Jeitinho brasileiro

A corrupção na política sempre existiu, faz parte do jogo de interesse e poder desde o nascimento da vida em sociedade. No Império Romano por exemplo, existia até uma tabela paralela de corrupção feita pelo próprio senado para burlar as leis. A corrupção não é privilegio brasileiro, ela sempre existiu nas democracias liberais, no socialismo real, no fascismo, no nazismo, na social democracia, no populismo, nas ditaduras militares, na teocracia entre tantas outras formas de governo.
O famoso jeitinho brasileiro pode ser abordado de duas maneiras principais: como característica psicossocial do povo e dos governantes. No primeiro caso ele tem sentido pejorativo, pois diz que o povo brasileiro arranja sempre um modo de viver sem trabalhar, de não estudar, de não pagar impostos, fugir dos compromissos e responsabilidade, corrompendo. Quando se refere aos governantes e outros poderosos, o jeitinho tem um sentido de criatividade e de esperteza, qualidades que valorizam os seus autores. É a capacidade de improvisar soluções acauteladoras quando tudo parece estar perdido. É a presença de espírito que dá respostas imediatas para situações embaraçosas, sobretudo são respostas de efeito mais vazias de significado.

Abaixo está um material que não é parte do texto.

## src/rtl/rtc_alarm_pkg.sv

```systemverilog
// Shared constants and types for the RTC alarm matcher.
package rtc_alarm_pkg;
    localparam int ADDR_W = 5;
    localparam int DATA_W = 8;

    localparam logic [ADDR_W-1:0] A_ALM_MON  = 5'h0A;
    localparam logic [ADDR_W-1:0] A_ALM_DAY  = 5'h0B;
    localparam logic [ADDR_W-1:0] A_ALM_HOUR = 5'h0C;
    localparam logic [ADDR_W-1:0] A_ALM_MIN  = 5'h0D;
    localparam logic [ADDR_W-1:0] A_ALM_SEC  = 5'h0E;
    localparam logic [ADDR_W-1:0] A_FLAGS    = 5'h0F;

    localparam int FLAG_BIT = 6;
    localparam int EN_BIT   = 7;

    // Significant BCD widths of each compared field
    localparam int MON_W  = 5;
    localparam int DAY_W  = 6;
    localparam int HOUR_W = 6;
    localparam int MIN_W  = 7;
    localparam int SEC_W  = 7;

    typedef enum logic [4:0] {
        RPT_SEC  = 5'h1F,
        RPT_MIN  = 5'h1E,
        RPT_HOUR = 5'h1C,
        RPT_DAY  = 5'h18,
        RPT_MON  = 5'h10,
        RPT_YEAR = 5'h00
    } rpt_code_e;

    typedef struct packed {
        logic mon;
        logic day;
        logic hour;
        logic min;
        logic sec;
    } cmp_sel_t;
endpackage

```

## src/rtl/rtc_alarm_regs.sv

```systemverilog
// Alarm byte storage with write decode and read mux.
// Assumes a single-cycle write strobe; flag byte handled elsewhere.
module rtc_alarm_regs
    import rtc_alarm_pkg::*;
(
    input  logic              clk,
    input  logic              rst_n,
    input  logic [ADDR_W-1:0] addr,
    input  logic              wr_en,
    input  logic [DATA_W-1:0] wr_data,
    output logic [DATA_W-1:0] alm_mon,
    output logic [DATA_W-1:0] alm_day,
    output logic [DATA_W-1:0] alm_hour,
    output logic [DATA_W-1:0] alm_min,
    output logic [DATA_W-1:0] alm_sec,
    output logic              alm_wr,
    output logic [DATA_W-1:0] reg_rdata
);
    localparam int NREG = 5;

    logic [DATA_W-1:0] store [NREG];
    logic [NREG-1:0]   hit;

    // Decode which alarm byte the address selects
    always_comb begin
        for (int i = 0; i < NREG; i++) begin
            hit[i] = (addr == A_ALM_MON + ADDR_W'(i));
        end
    end

    assign alm_wr = wr_en && (hit != '0);

    // One storage byte per alarm register
    for (genvar g = 0; g < NREG; g++) begin : g_byte
        // Load on a write that targets this byte
        always_ff @(posedge clk) begin
            if (!rst_n) begin
                store[g] <= '0;
            end else if (wr_en && hit[g]) begin
                store[g] <= wr_data;
            end
        end
    end

    assign alm_mon  = store[0];
    assign alm_day  = store[1];
    assign alm_hour = store[2];
    assign alm_min  = store[3];
    assign alm_sec  = store[4];

    // Read mux over alarm bytes, zero elsewhere
    always_comb begin
        reg_rdata = '0;
        for (int i = 0; i < NREG; i++) begin
            if (hit[i]) reg_rdata = store[i];
        end
    end


    foreign_write_chk: assert property (@(posedge clk) disable iff (!rst_n)
        (wr_en && !hit[0]) |=> $stable(store[0]))
        else $error("alarm month changed by foreign write");
endmodule

```

## src/rtl/rtc_alarm_rptdec.sv

```systemverilog
// Turns the five scattered repeat bits into a per-field compare select.
// Assumes the codes listed in the package; anything else means every second.
module rtc_alarm_rptdec
    import rtc_alarm_pkg::*;
(
    input  logic              clk,
    input  logic              rst_n,
    input  logic [DATA_W-1:0] alm_day,
    input  logic [DATA_W-1:0] alm_hour,
    input  logic [DATA_W-1:0] alm_min,
    input  logic [DATA_W-1:0] alm_sec,
    output cmp_sel_t          sel
);
    logic [4:0] code;

    assign code = {alm_day[6], alm_day[7], alm_hour[7], alm_min[7], alm_sec[7]};

    // Map repeat code to compared fields
    always_comb begin
        unique case (code)
            RPT_MIN:  sel = '{mon: 1'b0, day: 1'b0, hour: 1'b0, min: 1'b0, sec: 1'b1};
            RPT_HOUR: sel = '{mon: 1'b0, day: 1'b0, hour: 1'b0, min: 1'b1, sec: 1'b1};
            RPT_DAY:  sel = '{mon: 1'b0, day: 1'b0, hour: 1'b1, min: 1'b1, sec: 1'b1};
            RPT_MON:  sel = '{mon: 1'b0, day: 1'b1, hour: 1'b1, min: 1'b1, sec: 1'b1};
            RPT_YEAR: sel = '{mon: 1'b1, day: 1'b1, hour: 1'b1, min: 1'b1, sec: 1'b1};
            default:  sel = '0;
        endcase
    end

    // a coarser field is only compared when all finer ones are
    nested_sel_chk: assert property (@(posedge clk) disable iff (!rst_n)
        (sel.mon || sel.day || sel.hour || sel.min) |-> sel.sec)
        else $error("compare select not nested");
endmodule

```

## src/rtl/rtc_alarm_cmp.sv

```systemverilog
// Compares selected BCD fields of the alarm against the current time.
// Assumes time inputs are stable in the tick cycle.
module rtc_alarm_cmp
    import rtc_alarm_pkg::*;
(
    input  logic [DATA_W-1:0] alm_mon,
    input  logic [DATA_W-1:0] alm_day,
    input  logic [DATA_W-1:0] alm_hour,
    input  logic [DATA_W-1:0] alm_min,
    input  logic [DATA_W-1:0] alm_sec,
    input  logic [DATA_W-1:0] now_mon,
    input  logic [DATA_W-1:0] now_day,
    input  logic [DATA_W-1:0] now_hour,
    input  logic [DATA_W-1:0] now_min,
    input  logic [DATA_W-1:0] now_sec,
    input  cmp_sel_t          sel,
    output logic              match
);
    cmp_sel_t eq;

    // Per-field equality on significant bits only
    always_comb begin
        eq.mon  = alm_mon[MON_W-1:0]   == now_mon[MON_W-1:0];
        eq.day  = alm_day[DAY_W-1:0]   == now_day[DAY_W-1:0];
        eq.hour = alm_hour[HOUR_W-1:0] == now_hour[HOUR_W-1:0];
        eq.min  = alm_min[MIN_W-1:0]   == now_min[MIN_W-1:0];
        eq.sec  = alm_sec[SEC_W-1:0]   == now_sec[SEC_W-1:0];
    end

    assign match = ((eq | ~sel) == '1);
endmodule

```

## src/rtl/rtc_alarm_flag.sv

```systemverilog
// Holds the alarm flag: set on a qualified tick match, cleared by a read.
// Assumes sec_tick is a single-cycle pulse.
module rtc_alarm_flag (
    input  logic clk,
    input  logic rst_n,
    input  logic sec_tick,
    input  logic match,
    input  logic block,
    input  logic rd_clr,
    output logic flag
);
    logic set_now;

    assign set_now = sec_tick && match && !block;

    // Set has priority over read-clear
    always_ff @(posedge clk) begin
        if (!rst_n) begin
            flag <= 1'b0;
        end else if (set_now) begin
            flag <= 1'b1;
        end else if (rd_clr) begin
            flag <= 1'b0;
        end
    end


    tick_only_set_chk: assert property (@(posedge clk) disable iff (!rst_n)
        $rose(flag) |-> $past(sec_tick))
        else $error("flag rose without tick");


    write_block_chk: assert property (@(posedge clk) disable iff (!rst_n)
        (sec_tick && block && !flag) |=> !flag)
        else $error("flag set during alarm write");


    read_clear_chk: assert property (@(posedge clk) disable iff (!rst_n)
        (rd_clr && !(sec_tick && match && !block)) |=> !flag)
        else $error("read did not clear flag");
endmodule

```

## src/rtl/rtc_alarm_top.sv

```systemverilog
// RTC alarm matcher: register port, repeat decode, field compare, flag and IRQ.
// Assumes an external time counter pulses sec_tick with the new time applied.
module rtc_alarm_top
    import rtc_alarm_pkg::*;
(
    input  logic              clk,
    input  logic              rst_n,
    input  logic              sec_tick,
    input  logic [DATA_W-1:0] now_mon,
    input  logic [DATA_W-1:0] now_day,
    input  logic [DATA_W-1:0] now_hour,
    input  logic [DATA_W-1:0] now_min,
    input  logic [DATA_W-1:0] now_sec,
    input  logic [ADDR_W-1:0] addr,
    input  logic              wr_en,
    input  logic [DATA_W-1:0] wr_data,
    input  logic              rd_en,
    output logic [DATA_W-1:0] rd_data,
    output logic              irq_n
);
    logic [DATA_W-1:0] a_mon, a_day, a_hour, a_min, a_sec, reg_rdata;
    logic              alm_wr, match, flag;
    cmp_sel_t          sel;

    rtc_alarm_regs u_regs (
        .clk(clk), .rst_n(rst_n), .addr(addr), .wr_en(wr_en), .wr_data(wr_data),
        .alm_mon(a_mon), .alm_day(a_day), .alm_hour(a_hour), .alm_min(a_min),
        .alm_sec(a_sec), .alm_wr(alm_wr), .reg_rdata(reg_rdata)
    );

    rtc_alarm_rptdec u_dec (
        .clk(clk), .rst_n(rst_n), .alm_day(a_day), .alm_hour(a_hour),
        .alm_min(a_min), .alm_sec(a_sec), .sel(sel)
    );

    rtc_alarm_cmp u_cmp (
        .alm_mon(a_mon), .alm_day(a_day), .alm_hour(a_hour), .alm_min(a_min),
        .alm_sec(a_sec), .now_mon(now_mon), .now_day(now_day),
        .now_hour(now_hour), .now_min(now_min), .now_sec(now_sec),
        .sel(sel), .match(match)
    );

    rtc_alarm_flag u_flag (
        .clk(clk), .rst_n(rst_n), .sec_tick(sec_tick), .match(match),
        .block(alm_wr), .rd_clr(rd_en && (addr == A_FLAGS)), .flag(flag)
    );

    // Read mux: flag byte or alarm bytes
    always_comb begin
        if (addr == A_FLAGS) begin
            rd_data = '0;
            rd_data[FLAG_BIT] = flag;
        end else begin
            rd_data = reg_rdata;
        end
    end

    assign irq_n = !(flag && a_mon[EN_BIT]);


    irq_needs_enable_chk: assert property (@(posedge clk) disable iff (!rst_n)
        !irq_n |-> a_mon[EN_BIT])
        else $error("irq without enable");
endmodule

```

Em resumo, o jeitinho é o instrumento mais usado para “deixar como está pra ver como fica”.
Essa questão pode ser estudada e explicada de tantas formas diferentes, incluindo a história, a psicanálise e outras disciplinas. A procura das raízes profundas desse fenômeno poderia levarnos a lugares e épocas tão afastadas da realidade atual, que perderíamos o interesse no encaminhamento das questões que estamos enfrentando atualmente.

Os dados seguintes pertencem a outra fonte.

File: src/rtl/rtc_cal_counter.sv
module rtc_cal_counter
    import rtc_cal_pkg::*;
(
    input  logic clk,
    input  logic rst_n,
    input  logic tick,
    input  logic load,
    input  cal_t load_val,
    output cal_t live
);
    cal_t cal_q, cal_d;

    assign live = cal_q;

    always_comb begin
        cal_d = cal_q;
        if (load) begin
            cal_d = load_val;
        end else if (tick) begin
            cal_d.sec = cal_q.sec + 6'd1;
            if (cal_q.sec >= 6'd59) begin
                cal_d.sec = '0;
                cal_d.min = cal_q.min + 6'd1;
                if (cal_q.min >= 6'd59) begin
                    cal_d.min  = '0;
                    cal_d.hour = cal_q.hour + 5'd1;
                    if (cal_q.hour >= 5'd23) begin
                        cal_d.hour = '0;
                        cal_d.dow  = (cal_q.dow >= 3'd6) ? 3'd0 : cal_q.dow + 3'd1;
                        cal_d.dom  = cal_q.dom + 5'd1;
                        if (cal_q.dom >= last_day(cal_q.mon, cal_q.year)) begin
                            cal_d.dom = 5'd1;
                            cal_d.mon = cal_q.mon + 4'd1;
                            if (cal_q.mon >= 4'd12) begin
                                cal_d.mon  = 4'd1;
                                cal_d.year = cal_q.year + 7'd1;
                            end
                        end
                    end
                end
            end
        end
    end

    always_ff @(posedge clk) begin
        if (!rst_n) cal_q <= CAL_RESET;
        else        cal_q <= cal_d;
    end
endmodule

O espírito conservador que caracteriza a política brasileira e toda sua sociedade tem um ponto de origem no tempo e nos fatos: a estrutura colonial mantida por mais de três séculos. Os vícios do colonialismo e da escravidão poderiam ser desfeitos ao impulso das grandes transformações ocorridas no mundo que repercutiram aqui, como foi o caso da Independência dos Estados Unidos e da Revolução Francesa.
As lutas entre o que já era velho e o que se desejava fosse novo concretizaram-se na oposição ao absolutismo de D. Pedro I, sobretudo nos anos do final do Primeiro Reinado, quando as crises internas foram agravadas pelas disputas do poder na Europa, desviando a atenção do monarca para seus interesses pessoais em relação ao trono português. Nesse momento o Brasil teve muito perto de realizar um grande salto qualitativo abolindo a monarquia e seus vícios de corrupção.
Durante muitos séculos, só um número reduzido de frequentadores da Corte e do Parlamento conheciam na intimidade os problemas nacionais e suas causas, e mesmo esses tendiam a explicar os fatos e critérios subjetivos para soluciona-los. As soluções para tais problemas foram elaboradas aqui mesmo, e esse fato permanece até os dias atuais.
Está claro que a estrutura e a organização social criadas no colonialismo e no Primeiro Reinado forneceram as condições objetivas favoráveis ao projeto do jeitinho e corrupção inerentes nos dias atuais, pois no alto da pirâmide social ainda mantém-se uma pequena elite detentora de todo poder político e econômico, na base ainda permanece a massa enorme de seres que ignoram ou são incapazes de qualquer ação de mudanças, enquanto as resistências intermediarias, mais esclarecidas, ainda não são fortes o bastante para transformar a estrutura e os acontecimentos.